In reality shaping the propper overtones is much more complex. Every instrument, including the human voice, has a set of non-altering overtones that shape that instruments basic character. That is also why everybody has his own voice character (and I do not sound like Caruso).
The major question then is: Can you afford to add extra oscillators to create all the dynamic or static overtones you need to get the desired emulation? That is why additive synthesis is, at least in theory, the most powerful synthesis method of all but also the most diffcult to buidl and handle in practice.
If you cannot afford to add oscilators at will another approach must however be used. In stead of using dedicated extra oscillators per formant comb filtering is used to accentuate certain harmonics that are already present in a complex waveform. So this is actually one step below additive synthesis nad therefore a much more practical proposition as vocoders and string/choir ensembles have shown.
The reference to the Trautonium is in so far spot on that the later version that Oskar Sala developed already could be used as a sort of early additive synthesizer (although the same already applies to the classic pipe and Hammond organ) but also had an adjustable bank of non-dynamic filters that could (sort of) emulate fixed formants.
Circling back to the subject at last : Our main associations with vocal sounds are based on the fact that their formants change in a rather pronounced way when we change the shape of our vocal tract.

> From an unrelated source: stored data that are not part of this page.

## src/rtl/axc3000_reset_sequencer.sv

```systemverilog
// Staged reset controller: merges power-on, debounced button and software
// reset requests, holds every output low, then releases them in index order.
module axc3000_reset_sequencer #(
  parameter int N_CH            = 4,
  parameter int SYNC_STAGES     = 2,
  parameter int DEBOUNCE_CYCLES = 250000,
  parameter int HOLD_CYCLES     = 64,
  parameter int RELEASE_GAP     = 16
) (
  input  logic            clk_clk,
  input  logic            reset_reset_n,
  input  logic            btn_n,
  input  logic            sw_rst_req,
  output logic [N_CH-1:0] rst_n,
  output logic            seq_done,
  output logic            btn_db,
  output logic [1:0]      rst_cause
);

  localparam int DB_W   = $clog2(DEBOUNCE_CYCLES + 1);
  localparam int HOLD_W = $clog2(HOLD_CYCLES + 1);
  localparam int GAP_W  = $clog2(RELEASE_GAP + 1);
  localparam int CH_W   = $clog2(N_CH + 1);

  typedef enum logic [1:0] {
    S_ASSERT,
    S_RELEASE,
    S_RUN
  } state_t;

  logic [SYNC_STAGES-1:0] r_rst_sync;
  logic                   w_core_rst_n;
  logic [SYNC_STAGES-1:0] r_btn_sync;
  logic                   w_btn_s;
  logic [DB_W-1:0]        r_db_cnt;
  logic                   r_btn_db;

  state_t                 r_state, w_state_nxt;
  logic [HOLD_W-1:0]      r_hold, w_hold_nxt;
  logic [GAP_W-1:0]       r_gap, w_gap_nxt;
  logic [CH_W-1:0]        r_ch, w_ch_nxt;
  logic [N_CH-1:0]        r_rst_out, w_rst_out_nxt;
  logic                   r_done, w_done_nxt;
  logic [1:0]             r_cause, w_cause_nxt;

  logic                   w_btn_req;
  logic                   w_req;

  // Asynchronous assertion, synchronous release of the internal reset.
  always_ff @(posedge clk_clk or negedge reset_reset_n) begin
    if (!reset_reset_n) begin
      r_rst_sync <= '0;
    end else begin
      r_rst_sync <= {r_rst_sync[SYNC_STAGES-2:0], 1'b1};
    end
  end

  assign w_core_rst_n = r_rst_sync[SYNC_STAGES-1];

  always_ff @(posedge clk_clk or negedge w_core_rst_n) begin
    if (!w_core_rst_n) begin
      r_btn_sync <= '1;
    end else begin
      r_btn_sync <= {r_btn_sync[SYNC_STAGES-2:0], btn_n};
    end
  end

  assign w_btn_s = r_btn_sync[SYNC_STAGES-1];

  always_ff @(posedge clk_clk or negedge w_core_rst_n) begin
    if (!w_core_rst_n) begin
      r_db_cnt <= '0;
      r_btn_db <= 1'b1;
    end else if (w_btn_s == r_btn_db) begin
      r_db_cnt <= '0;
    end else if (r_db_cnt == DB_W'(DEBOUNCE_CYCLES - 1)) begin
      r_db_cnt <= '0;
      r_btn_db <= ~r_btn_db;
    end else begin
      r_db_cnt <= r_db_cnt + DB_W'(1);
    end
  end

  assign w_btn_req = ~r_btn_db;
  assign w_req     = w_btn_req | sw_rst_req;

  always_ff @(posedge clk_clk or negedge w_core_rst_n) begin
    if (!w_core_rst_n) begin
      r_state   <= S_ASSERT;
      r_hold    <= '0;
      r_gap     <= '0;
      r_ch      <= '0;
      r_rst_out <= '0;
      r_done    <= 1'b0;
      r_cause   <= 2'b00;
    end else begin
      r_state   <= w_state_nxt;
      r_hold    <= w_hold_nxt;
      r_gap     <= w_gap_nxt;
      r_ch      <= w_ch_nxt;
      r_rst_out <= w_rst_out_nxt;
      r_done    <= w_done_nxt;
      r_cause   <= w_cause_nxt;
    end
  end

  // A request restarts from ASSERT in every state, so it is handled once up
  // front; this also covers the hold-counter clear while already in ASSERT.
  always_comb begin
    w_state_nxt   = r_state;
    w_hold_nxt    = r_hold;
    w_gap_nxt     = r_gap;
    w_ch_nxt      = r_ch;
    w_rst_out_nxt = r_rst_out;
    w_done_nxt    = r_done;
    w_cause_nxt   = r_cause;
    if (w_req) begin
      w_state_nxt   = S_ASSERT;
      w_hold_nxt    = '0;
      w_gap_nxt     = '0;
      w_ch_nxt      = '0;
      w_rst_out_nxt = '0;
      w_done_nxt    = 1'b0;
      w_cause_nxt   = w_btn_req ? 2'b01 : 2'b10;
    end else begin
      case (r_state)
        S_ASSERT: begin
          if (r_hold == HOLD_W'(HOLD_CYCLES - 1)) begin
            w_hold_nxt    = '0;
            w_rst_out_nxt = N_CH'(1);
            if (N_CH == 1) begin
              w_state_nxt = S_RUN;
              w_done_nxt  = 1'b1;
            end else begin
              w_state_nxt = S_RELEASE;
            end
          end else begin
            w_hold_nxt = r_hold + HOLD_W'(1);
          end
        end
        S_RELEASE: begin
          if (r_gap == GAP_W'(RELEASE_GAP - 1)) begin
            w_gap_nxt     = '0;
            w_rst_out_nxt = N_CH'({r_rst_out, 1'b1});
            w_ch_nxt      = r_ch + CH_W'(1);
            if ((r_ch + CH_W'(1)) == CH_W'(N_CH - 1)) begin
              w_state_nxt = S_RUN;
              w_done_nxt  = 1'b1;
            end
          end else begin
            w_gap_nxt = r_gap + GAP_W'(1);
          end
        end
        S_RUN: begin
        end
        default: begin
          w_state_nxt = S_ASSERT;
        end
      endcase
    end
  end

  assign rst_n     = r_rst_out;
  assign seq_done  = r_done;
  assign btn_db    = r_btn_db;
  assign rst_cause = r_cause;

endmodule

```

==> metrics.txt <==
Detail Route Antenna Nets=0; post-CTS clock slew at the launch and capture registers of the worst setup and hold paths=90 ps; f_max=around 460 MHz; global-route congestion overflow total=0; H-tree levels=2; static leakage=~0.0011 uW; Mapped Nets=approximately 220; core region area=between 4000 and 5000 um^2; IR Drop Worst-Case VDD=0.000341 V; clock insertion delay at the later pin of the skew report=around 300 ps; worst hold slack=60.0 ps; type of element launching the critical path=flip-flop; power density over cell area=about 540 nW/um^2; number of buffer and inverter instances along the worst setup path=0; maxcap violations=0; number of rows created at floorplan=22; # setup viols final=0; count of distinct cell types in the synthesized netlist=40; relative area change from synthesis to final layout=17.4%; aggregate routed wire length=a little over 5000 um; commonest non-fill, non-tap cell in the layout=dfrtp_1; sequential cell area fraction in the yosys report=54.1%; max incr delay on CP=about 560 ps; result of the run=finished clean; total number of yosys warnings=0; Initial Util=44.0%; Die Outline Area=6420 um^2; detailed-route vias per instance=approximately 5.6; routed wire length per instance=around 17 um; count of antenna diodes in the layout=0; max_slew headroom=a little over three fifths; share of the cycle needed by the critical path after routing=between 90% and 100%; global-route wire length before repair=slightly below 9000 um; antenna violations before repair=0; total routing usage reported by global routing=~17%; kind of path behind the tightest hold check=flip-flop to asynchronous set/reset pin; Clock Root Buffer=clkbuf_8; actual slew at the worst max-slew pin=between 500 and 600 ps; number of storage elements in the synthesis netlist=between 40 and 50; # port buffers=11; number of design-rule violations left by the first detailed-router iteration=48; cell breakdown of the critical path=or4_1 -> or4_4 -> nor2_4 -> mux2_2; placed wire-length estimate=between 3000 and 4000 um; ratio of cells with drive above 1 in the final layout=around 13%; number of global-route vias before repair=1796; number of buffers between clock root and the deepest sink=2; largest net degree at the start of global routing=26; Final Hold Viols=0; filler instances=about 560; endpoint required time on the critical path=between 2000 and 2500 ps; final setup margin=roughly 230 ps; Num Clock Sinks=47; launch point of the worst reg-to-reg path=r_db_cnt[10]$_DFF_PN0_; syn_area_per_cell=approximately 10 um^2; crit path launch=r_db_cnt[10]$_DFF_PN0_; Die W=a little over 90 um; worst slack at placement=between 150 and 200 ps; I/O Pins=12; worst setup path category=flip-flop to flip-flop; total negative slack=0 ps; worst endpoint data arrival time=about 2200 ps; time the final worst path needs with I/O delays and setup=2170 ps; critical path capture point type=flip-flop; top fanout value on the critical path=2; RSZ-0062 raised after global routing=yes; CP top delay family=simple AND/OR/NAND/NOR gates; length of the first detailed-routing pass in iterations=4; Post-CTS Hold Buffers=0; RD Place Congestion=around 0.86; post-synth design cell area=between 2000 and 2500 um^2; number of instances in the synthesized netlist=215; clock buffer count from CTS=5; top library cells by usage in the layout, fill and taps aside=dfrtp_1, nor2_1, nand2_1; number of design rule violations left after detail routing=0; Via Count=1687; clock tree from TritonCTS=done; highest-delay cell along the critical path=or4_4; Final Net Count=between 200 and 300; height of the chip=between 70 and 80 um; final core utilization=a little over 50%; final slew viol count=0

Which brings us to the formant shapig in the FS1R: It uses an algorythm emulating multiple time dynamic filters to accentuate certain frequency ranges to do a very similar thing.
Without searching for the exact patent: In the 90s it became possible to program algorythms that could do complex filtering processes fast enough in real time. So software became fast enough to use all these old insights to actually make your synth sound in real time like somebody is using his mouth to shape the formants of an electronic sound. By the way: Such high processing speeds where also the reason why physical modeling, the original subject of this thread, also moved into focus at about the same time.
Further advances in DSP speed have led to realtime fast formant synthesis systems that can actually create the overtones themselves in stead of using a filter based approach but I expect the FSR1 to be too early for that. It is however possible that bits of Karplus Strong modeling where already involved (https://en.wikipedia.org/wiki/Karplus%E2%80%93Strong_string_synthesis).
Anyway: Never has a synth sounded as much as Peter Frampton doing his talkbox guitar solo on Show Me The Way.